Possibilities = data.frame(sex=c(0,0,1,1),control=c(0,1,0,1))
predict(logitcontrolsex, newdata=Possibilities, type="response")
## 1 2 3 4
## 0.3462559 0.3024455 0.3337375 0.2908065
The four values in the results correspond to the four possibilities in the order they are stated above ( (Man, Not Control), (Man, Control), (Woman, Not Control), (Woman, Control) ).
For the (Woman, Control) case ot a large difference between the logistic regression model (0.2908065) and the CART model (0.290456), but it is there.
We’re going to add a new term to our logistic regression now, that is the combination of the “sex” and “control” variables - so if this new variable is 1, that means the person is a woman AND in the control group.
logmodel2 <-glm(voting ~ sex + control + sex:control, data=data, family="binomial")
summary(logmodel2)
##
## Call:
## glm(formula = voting ~ sex + control + sex:control, family = "binomial",
## data = data)
##
## Deviance Residuals:
## Min 1Q Median 3Q Max
## -0.9213 -0.9019 -0.8284 1.4573 1.5724
##
## Coefficients:
## Estimate Std. Error z value Pr(>|z|)
## (Intercept) -0.637471 0.007603 -83.843 < 2e-16 ***
## sex -0.051888 0.010801 -4.804 1.55e-06 ***
## control -0.196553 0.010356 -18.980 < 2e-16 ***
## sex:control -0.007259 0.014729 -0.493 0.622
## ---
## Signif. codes: 0 '***' 0.001 '**' 0.01 '*' 0.05 '.' 0.1 ' ' 1
##
## (Dispersion parameter for binomial family taken to be 1)
##
## Null deviance: 429238 on 344083 degrees of freedom
## Residual deviance: 428442 on 344080 degrees of freedom
## AIC: 428450
##
## Number of Fisher Scoring iterations: 4
If a person is a woman and in the control group, the chance that she voted goes down.
(The sex:control coefficient is negative, so that means that a value of 1 in this variable decreases the chance of voting. This variable will have variable 1 if the person is a woman and in the control group.)

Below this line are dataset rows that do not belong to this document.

[config.mk]
export PLATFORM = sky130hd
export DESIGN_NAME = b2p_frame_ctrl
export DESIGN_NICKNAME = d
export VERILOG_FILES = /design/src/rtl/b2p_pkg.sv /design/src/rtl/b2p_pkt_gate.sv /design/src/rtl/b2p_frame_ctrl.sv
export SDC_FILE = /design/constraint.sdc
export NUM_CORES = 1
export LEC_CHECK = 0
export BUFFER_PORTS_ARGS = -buffer_cell sky130_fd_sc_hd__buf_2
export CAP_MARGIN = 25
export CORE_ASPECT_RATIO = 0.6
export CORE_MARGIN = 2
export CORE_UTILIZATION = 51
export DETAILED_ROUTE_END_ITERATION = 8
export PLACE_DENSITY_LB_ADDON = 0.05
export SLEW_MARGIN = 0
export SYNTH_ARGS = -nofsm -noshare
export SYNTH_HDL_FRONTEND = slang
export SYNTH_HIERARCHICAL = 1
export SYNTH_SLANG_ARGS = --single-unit
[constraint.sdc]
create_clock -name clk_byte_i -period 2.85 [get_ports clk_byte_i]
set_input_delay 0.1425 -clock clk_byte_i [delete_from_list [all_inputs] [get_ports clk_byte_i]]
set_output_delay 0.1425 -clock clk_byte_i [all_outputs]
set_load 0.02 [all_outputs]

predict(logmodel2, newdata=Possibilities, type="response")
## 1 2 3 4
## 0.3458183 0.3027947 0.3341757 0.2904558
The logistic regression model now predicts 0.2904558 for the (Woman, Control) case, so there is now a very small difference (practically zero) between CART and logistic regression.

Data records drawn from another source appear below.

## config.mk

```make
export PLATFORM = sky130hd
export DESIGN_NAME = input_debounce_filter
export DESIGN_NICKNAME = d
export VERILOG_FILES = /design/src/rtl/input_debounce_filter.sv
export SDC_FILE = /design/constraint.sdc
export NUM_CORES = 1
export LEC_CHECK = 0
export ABC_AREA = 1
export CORE_AREA = 5 5 56 58
export CTS_CLUSTER_SIZE = 28
export DETAILED_ROUTE_END_ITERATION = 8
export DIE_AREA = 0 0 61 63
export GPL_TIMING_DRIVEN = 0
export PLACE_DENSITY = 0.51
export SKIP_CTS_REPAIR_TIMING = 1
export SYNTH_ARGS = -nofsm -noshare
export SYNTH_HDL_FRONTEND = slang
export SYNTH_SLANG_ARGS = --single-unit
```

## constraint.sdc

```tcl
create_clock -name clk -period 2.58 [get_ports clk]
set_input_delay 0.387 -clock clk [delete_from_list [all_inputs] [get_ports clk]]
set_output_delay 0.387 -clock clk [all_outputs]
set_load 0.02 [all_outputs]
```
===== config.mk =====
export PLATFORM = sky130hd
export DESIGN_NAME = ring_pattern_monitor
export DESIGN_NICKNAME = d
export VERILOG_FILES = /design/src/rtl/ring_pattern_monitor.sv
export SDC_FILE = /design/constraint.sdc
export NUM_CORES = 1
export LEC_CHECK = 0
export BUFFER_PORTS_ARGS = -buffer_cell sky130_fd_sc_hd__buf_4
export CORE_ASPECT_RATIO = 0.75
export CORE_MARGIN = 5
export CORE_UTILIZATION = 42
export CTS_BUF_LIST = sky130_fd_sc_hd__clkbuf_8
export DETAILED_ROUTE_END_ITERATION = 6
export PLACE_DENSITY_LB_ADDON = 0.3
export SYNTH_ARGS = -nofsm -noshare
export SYNTH_HDL_FRONTEND = slang
export SYNTH_SLANG_ARGS = --single-unit

===== constraint.sdc =====
create_clock -name clk -period 2.1 [get_ports clk]
set_clock_uncertainty 0.05 [all_clocks]
set_input_delay 0.21 -clock clk [delete_from_list [all_inputs] [get_ports clk]]
set_output_delay 0.21 -clock clk [all_outputs]
set_load 0.05 [all_outputs]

Trees can capture nonlinear relationships that logistic regression can not, but we can get around this sometimes by using variables that are the combination of two variables.

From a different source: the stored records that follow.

$ cat src/rtl/hazard_unit.sv
// Load-use / branch / memory-freeze hazard control with Mealy outputs.
// Optional performance counters are enabled by defining HAZARD_PERF_CNT_EN.
module hazard_unit
  import hazard_pkg::*;
(
  input  logic       clk_i,
  input  logic       rst_i,
  input  logic [4:0] IF_ID_Rs1_i,
  input  logic [4:0] IF_ID_Rs2_i,
  input  logic [4:0] ID_EX_Rd_i,
  input  logic       ID_EX_MemRead_i,
  input  logic       Branch_taken_i,
  input  logic       mem_busy_i,
  output logic       NoOp_o,
  output logic       Stall_o,
  output logic       PCWrite_o,
  output logic       Flush_o,
  output logic       Hold_o
`ifdef HAZARD_PERF_CNT_EN
  ,
  output logic [PERF_CNT_W-1:0] StallCnt_o,
  output logic [PERF_CNT_W-1:0] HoldCnt_o,
  output logic [PERF_CNT_W-1:0] FlushCnt_o
`endif
);

  hazard_state_e r_state;
  hazard_state_e w_state_nxt;
  logic          w_load_use;

  assign w_load_use = ID_EX_MemRead_i && (ID_EX_Rd_i != REG_ZERO) &&
                      ((ID_EX_Rd_i == IF_ID_Rs1_i) || (ID_EX_Rd_i == IF_ID_Rs2_i));

  always_ff @(posedge clk_i or posedge rst_i) begin
    if (rst_i) begin
      r_state <= RUN;
    end else begin
      r_state <= w_state_nxt;
    end
  end

  always_comb begin
    w_state_nxt = r_state;
    NoOp_o      = 1'b0;
    Stall_o     = 1'b0;
    PCWrite_o   = 1'b1;
    Flush_o     = 1'b0;
    Hold_o      = 1'b0;
    if (rst_i) begin
      NoOp_o      = 1'b1;
      PCWrite_o   = 1'b0;
      w_state_nxt = RUN;
    end else if (mem_busy_i) begin
      Hold_o    = 1'b1;
      Stall_o   = 1'b1;
      PCWrite_o = 1'b0;
      if (r_state == HOLD_BR) begin
        w_state_nxt = HOLD_BR;
      end else if (Branch_taken_i && !w_load_use) begin
        w_state_nxt = HOLD_BR;
      end else begin
        w_state_nxt = HOLD;
      end
    end else if (r_state == HOLD_BR) begin
      // Deferred flush fires exactly once as the freeze lifts.
      Flush_o     = 1'b1;
      w_state_nxt = RUN;
    end else begin
      w_state_nxt = RUN;
      if (w_load_use) begin
        NoOp_o    = 1'b1;
        Stall_o   = 1'b1;
        PCWrite_o = 1'b0;
      end else if (Branch_taken_i) begin
        Flush_o = 1'b1;
      end
    end
  end

`ifdef HAZARD_PERF_CNT_EN
  logic w_bubble;

  // Counts only genuine load-use bubbles, not the reset-forced NoOp.
  assign w_bubble = !rst_i && !mem_busy_i && (r_state != HOLD_BR) && w_load_use;

  sat_counter #(.W(PERF_CNT_W)) u_stall_cnt (
    .clk_i (clk_i),
    .rst_i (rst_i),
    .i_en  (w_bubble),
    .o_cnt (StallCnt_o)
  );

  sat_counter #(.W(PERF_CNT_W)) u_hold_cnt (
    .clk_i (clk_i),
    .rst_i (rst_i),
    .i_en  (Hold_o),
    .o_cnt (HoldCnt_o)
  );

  sat_counter #(.W(PERF_CNT_W)) u_flush_cnt (
    .clk_i (clk_i),
    .rst_i (rst_i),
    .i_en  (Flush_o),
    .o_cnt (FlushCnt_o)
  );
`endif

endmodule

We should not use all possible interaction terms in a logistic regression model due to overfitting. Even in this simple problem, we have four treatment groups and two values for sex. If we have an interaction term for every treatment variable with sex, we will double the number of variables. In smaller data sets, this could quickly lead to overfitting.